- [Work request]: Give again, word for word, each line below starting at the one that contains "-- power by" and ending at the one that contains "-- area by class".

::: Source records

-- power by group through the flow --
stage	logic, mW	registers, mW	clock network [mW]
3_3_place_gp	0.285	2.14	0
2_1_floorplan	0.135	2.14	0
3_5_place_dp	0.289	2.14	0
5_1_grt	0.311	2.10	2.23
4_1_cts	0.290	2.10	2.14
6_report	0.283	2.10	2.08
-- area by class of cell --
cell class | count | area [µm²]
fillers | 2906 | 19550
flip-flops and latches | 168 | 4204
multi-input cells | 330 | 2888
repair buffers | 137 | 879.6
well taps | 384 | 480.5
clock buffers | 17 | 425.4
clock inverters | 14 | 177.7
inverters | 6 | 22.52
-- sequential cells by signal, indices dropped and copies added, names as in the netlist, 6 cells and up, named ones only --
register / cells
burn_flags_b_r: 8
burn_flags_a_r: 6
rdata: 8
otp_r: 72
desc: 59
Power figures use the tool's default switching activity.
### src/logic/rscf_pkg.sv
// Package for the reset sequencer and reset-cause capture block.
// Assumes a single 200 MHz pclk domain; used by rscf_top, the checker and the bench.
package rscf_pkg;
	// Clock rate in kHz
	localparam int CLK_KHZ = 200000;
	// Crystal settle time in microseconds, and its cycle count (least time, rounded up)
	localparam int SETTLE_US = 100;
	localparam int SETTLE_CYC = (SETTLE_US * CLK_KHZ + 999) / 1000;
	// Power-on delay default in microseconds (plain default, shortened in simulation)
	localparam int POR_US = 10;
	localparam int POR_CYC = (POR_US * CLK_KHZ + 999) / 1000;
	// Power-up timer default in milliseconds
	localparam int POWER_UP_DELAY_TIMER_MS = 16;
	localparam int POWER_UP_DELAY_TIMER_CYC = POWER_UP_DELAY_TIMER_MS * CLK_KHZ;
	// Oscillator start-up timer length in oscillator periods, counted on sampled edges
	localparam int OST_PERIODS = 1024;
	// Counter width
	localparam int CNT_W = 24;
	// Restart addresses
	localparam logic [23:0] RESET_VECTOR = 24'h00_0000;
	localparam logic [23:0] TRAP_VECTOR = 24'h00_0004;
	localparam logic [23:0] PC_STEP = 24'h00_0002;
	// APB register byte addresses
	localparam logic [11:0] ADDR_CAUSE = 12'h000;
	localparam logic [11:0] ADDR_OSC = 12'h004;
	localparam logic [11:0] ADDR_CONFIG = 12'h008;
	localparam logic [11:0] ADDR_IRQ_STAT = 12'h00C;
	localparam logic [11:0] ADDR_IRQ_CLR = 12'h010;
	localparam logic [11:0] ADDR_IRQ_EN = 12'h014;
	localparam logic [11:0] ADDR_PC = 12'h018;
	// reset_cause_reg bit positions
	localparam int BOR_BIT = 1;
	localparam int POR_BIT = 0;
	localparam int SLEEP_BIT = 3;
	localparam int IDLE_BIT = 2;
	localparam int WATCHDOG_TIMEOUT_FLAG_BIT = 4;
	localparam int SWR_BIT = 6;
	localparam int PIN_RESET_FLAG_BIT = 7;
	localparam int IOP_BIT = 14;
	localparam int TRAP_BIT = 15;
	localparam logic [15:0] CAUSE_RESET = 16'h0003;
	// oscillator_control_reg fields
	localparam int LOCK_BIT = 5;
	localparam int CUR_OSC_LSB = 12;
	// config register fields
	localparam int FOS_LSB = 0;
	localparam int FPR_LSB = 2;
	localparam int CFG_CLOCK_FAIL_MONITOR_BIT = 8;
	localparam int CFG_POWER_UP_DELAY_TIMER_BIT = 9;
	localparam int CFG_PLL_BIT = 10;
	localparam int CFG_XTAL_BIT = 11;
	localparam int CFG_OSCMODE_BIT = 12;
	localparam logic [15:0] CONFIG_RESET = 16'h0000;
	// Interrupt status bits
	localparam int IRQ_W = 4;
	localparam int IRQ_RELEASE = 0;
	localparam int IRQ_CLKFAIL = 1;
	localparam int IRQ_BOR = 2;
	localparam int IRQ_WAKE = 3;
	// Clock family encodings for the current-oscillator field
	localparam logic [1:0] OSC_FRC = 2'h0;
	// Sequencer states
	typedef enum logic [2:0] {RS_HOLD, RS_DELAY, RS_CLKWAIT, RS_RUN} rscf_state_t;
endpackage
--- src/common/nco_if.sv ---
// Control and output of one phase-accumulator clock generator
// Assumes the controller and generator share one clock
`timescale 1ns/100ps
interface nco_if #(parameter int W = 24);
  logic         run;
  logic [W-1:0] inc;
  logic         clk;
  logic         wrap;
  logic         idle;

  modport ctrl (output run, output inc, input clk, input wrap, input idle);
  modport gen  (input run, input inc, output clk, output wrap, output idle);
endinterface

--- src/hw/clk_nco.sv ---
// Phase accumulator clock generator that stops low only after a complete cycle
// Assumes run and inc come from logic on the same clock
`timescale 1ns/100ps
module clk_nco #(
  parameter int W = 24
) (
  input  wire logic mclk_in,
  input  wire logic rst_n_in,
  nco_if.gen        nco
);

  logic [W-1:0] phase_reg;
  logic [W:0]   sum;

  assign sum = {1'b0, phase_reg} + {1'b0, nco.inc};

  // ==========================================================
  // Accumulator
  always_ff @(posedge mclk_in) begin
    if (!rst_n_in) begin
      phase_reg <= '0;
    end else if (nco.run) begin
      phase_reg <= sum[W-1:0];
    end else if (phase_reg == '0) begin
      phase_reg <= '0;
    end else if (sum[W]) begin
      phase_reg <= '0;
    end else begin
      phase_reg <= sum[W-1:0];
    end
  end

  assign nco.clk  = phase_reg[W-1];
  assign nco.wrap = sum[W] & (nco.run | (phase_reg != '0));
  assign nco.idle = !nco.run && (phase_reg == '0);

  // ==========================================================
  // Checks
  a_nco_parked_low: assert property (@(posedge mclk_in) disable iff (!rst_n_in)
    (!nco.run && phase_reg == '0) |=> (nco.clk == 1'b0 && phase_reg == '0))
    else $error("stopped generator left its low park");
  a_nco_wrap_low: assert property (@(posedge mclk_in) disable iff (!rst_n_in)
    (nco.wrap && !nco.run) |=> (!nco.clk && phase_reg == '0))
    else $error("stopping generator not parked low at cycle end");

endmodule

::::::
::: Source records

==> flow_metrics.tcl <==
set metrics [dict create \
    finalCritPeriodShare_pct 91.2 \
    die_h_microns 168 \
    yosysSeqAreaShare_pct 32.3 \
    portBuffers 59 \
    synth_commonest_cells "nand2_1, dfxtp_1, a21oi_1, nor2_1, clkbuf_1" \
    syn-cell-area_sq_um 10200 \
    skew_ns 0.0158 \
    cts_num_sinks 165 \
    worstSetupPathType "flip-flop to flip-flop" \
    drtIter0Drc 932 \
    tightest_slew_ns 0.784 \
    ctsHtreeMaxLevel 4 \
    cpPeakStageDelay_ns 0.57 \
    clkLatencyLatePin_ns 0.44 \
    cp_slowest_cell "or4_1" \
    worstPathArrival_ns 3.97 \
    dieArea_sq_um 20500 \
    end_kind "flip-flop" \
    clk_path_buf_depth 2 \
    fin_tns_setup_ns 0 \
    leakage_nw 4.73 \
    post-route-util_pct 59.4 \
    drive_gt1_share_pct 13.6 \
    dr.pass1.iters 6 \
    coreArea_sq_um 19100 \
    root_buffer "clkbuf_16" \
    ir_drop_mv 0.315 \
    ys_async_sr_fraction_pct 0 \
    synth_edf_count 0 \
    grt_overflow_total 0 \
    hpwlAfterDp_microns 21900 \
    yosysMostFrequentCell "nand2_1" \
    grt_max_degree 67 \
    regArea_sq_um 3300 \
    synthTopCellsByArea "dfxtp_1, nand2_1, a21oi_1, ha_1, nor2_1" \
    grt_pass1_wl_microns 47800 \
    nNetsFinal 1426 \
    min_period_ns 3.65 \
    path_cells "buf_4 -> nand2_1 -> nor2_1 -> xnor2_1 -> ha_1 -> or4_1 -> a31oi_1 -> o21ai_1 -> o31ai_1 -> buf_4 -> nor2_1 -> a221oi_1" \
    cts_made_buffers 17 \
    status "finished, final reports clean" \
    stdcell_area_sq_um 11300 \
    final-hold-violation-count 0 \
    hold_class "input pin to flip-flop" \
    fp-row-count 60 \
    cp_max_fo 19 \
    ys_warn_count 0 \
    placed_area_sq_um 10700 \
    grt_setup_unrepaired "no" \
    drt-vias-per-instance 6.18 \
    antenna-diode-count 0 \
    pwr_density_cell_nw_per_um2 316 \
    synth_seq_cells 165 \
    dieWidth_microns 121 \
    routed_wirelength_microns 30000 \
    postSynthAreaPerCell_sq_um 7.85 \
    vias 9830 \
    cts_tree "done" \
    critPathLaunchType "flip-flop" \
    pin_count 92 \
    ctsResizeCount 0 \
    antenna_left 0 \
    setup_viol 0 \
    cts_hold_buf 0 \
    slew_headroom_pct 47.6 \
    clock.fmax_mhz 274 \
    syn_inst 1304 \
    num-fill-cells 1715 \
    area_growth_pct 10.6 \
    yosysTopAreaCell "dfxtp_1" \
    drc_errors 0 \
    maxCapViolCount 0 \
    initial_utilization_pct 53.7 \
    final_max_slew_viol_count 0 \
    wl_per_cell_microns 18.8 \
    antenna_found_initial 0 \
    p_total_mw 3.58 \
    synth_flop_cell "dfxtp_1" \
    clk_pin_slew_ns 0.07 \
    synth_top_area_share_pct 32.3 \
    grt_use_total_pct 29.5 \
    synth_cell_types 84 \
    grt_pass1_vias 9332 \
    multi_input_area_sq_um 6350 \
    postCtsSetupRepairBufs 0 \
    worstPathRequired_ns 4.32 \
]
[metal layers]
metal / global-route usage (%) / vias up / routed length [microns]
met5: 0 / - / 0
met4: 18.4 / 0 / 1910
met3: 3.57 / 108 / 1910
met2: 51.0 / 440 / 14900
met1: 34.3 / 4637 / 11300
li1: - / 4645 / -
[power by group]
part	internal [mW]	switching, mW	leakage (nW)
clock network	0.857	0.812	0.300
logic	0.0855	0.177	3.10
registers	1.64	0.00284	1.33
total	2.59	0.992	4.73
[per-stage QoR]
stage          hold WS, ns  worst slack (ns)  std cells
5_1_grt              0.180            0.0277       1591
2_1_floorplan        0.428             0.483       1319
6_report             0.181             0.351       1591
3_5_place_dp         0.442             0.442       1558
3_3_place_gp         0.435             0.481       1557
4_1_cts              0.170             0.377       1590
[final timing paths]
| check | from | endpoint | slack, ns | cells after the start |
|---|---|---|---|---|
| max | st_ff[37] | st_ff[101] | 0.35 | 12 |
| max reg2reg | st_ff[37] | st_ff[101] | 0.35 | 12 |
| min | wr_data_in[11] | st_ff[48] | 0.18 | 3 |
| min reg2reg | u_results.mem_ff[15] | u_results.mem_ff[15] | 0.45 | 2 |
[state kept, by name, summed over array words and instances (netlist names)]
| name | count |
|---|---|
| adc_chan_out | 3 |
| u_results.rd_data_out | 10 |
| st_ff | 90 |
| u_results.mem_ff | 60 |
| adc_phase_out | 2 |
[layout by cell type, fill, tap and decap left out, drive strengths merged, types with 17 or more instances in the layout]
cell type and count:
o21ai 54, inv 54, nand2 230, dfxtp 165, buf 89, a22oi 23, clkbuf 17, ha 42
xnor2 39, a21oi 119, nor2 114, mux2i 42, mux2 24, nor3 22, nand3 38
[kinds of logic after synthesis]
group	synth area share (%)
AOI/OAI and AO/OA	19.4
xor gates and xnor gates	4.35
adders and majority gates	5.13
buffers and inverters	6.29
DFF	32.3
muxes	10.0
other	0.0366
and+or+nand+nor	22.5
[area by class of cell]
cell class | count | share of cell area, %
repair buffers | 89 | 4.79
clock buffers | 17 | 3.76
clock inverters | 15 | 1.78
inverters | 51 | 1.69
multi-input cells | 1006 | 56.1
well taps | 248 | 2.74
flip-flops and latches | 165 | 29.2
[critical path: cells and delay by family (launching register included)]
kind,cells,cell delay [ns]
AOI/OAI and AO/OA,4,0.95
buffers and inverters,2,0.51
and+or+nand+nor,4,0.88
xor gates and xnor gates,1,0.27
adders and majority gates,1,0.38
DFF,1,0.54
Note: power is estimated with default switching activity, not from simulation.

::::::
::: Source records

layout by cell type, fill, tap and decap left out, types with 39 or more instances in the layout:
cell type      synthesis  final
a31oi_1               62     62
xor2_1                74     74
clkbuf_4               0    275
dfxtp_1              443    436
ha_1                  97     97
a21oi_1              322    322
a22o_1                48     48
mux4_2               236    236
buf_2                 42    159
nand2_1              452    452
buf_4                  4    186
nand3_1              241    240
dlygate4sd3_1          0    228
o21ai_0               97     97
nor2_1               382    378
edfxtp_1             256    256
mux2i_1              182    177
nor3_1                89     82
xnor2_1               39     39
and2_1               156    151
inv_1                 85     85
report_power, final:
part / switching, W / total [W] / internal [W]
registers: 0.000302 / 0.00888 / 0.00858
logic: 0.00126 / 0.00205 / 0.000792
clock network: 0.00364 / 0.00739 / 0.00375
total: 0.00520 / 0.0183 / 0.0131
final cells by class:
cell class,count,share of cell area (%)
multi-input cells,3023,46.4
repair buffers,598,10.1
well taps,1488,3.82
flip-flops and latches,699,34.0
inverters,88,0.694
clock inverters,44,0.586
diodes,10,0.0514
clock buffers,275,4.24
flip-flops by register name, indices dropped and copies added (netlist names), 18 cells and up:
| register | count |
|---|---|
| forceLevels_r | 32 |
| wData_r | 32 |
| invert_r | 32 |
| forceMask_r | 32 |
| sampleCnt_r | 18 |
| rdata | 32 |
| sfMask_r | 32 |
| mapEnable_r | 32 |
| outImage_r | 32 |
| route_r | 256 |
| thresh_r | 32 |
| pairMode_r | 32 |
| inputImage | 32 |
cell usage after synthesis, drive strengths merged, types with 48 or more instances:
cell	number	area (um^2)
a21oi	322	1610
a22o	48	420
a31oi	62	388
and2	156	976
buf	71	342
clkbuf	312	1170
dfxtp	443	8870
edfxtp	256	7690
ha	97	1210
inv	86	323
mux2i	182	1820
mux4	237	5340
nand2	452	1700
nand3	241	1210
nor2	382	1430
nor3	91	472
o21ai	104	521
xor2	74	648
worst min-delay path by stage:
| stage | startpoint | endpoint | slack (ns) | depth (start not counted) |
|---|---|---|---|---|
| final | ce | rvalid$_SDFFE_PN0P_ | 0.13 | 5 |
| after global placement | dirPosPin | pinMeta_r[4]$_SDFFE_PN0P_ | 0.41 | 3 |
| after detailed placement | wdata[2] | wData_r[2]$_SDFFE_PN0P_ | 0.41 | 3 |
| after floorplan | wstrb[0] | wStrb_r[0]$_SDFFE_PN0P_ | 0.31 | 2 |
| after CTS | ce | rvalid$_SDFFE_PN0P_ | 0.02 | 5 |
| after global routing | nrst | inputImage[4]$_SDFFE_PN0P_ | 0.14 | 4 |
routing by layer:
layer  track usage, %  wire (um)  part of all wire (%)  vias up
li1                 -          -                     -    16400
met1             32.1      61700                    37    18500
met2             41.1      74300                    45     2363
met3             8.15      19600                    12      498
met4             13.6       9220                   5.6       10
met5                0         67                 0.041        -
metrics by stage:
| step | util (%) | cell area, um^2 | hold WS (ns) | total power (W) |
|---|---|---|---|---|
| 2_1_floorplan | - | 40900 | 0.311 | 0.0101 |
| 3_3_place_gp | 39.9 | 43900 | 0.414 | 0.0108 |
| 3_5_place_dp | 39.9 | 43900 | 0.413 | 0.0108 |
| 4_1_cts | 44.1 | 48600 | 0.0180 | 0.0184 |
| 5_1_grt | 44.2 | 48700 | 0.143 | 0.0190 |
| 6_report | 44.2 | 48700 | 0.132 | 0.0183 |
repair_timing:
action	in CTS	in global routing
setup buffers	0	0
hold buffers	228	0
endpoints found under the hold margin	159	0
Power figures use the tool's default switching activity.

::::::

- [Result for this exercise]:
-- power by group through the flow --
stage	logic, mW	registers, mW	clock network [mW]
3_3_place_gp	0.285	2.14	0
2_1_floorplan	0.135	2.14	0
3_5_place_dp	0.289	2.14	0
5_1_grt	0.311	2.10	2.23
4_1_cts	0.290	2.10	2.14
6_report	0.283	2.10	2.08
-- area by class of cell --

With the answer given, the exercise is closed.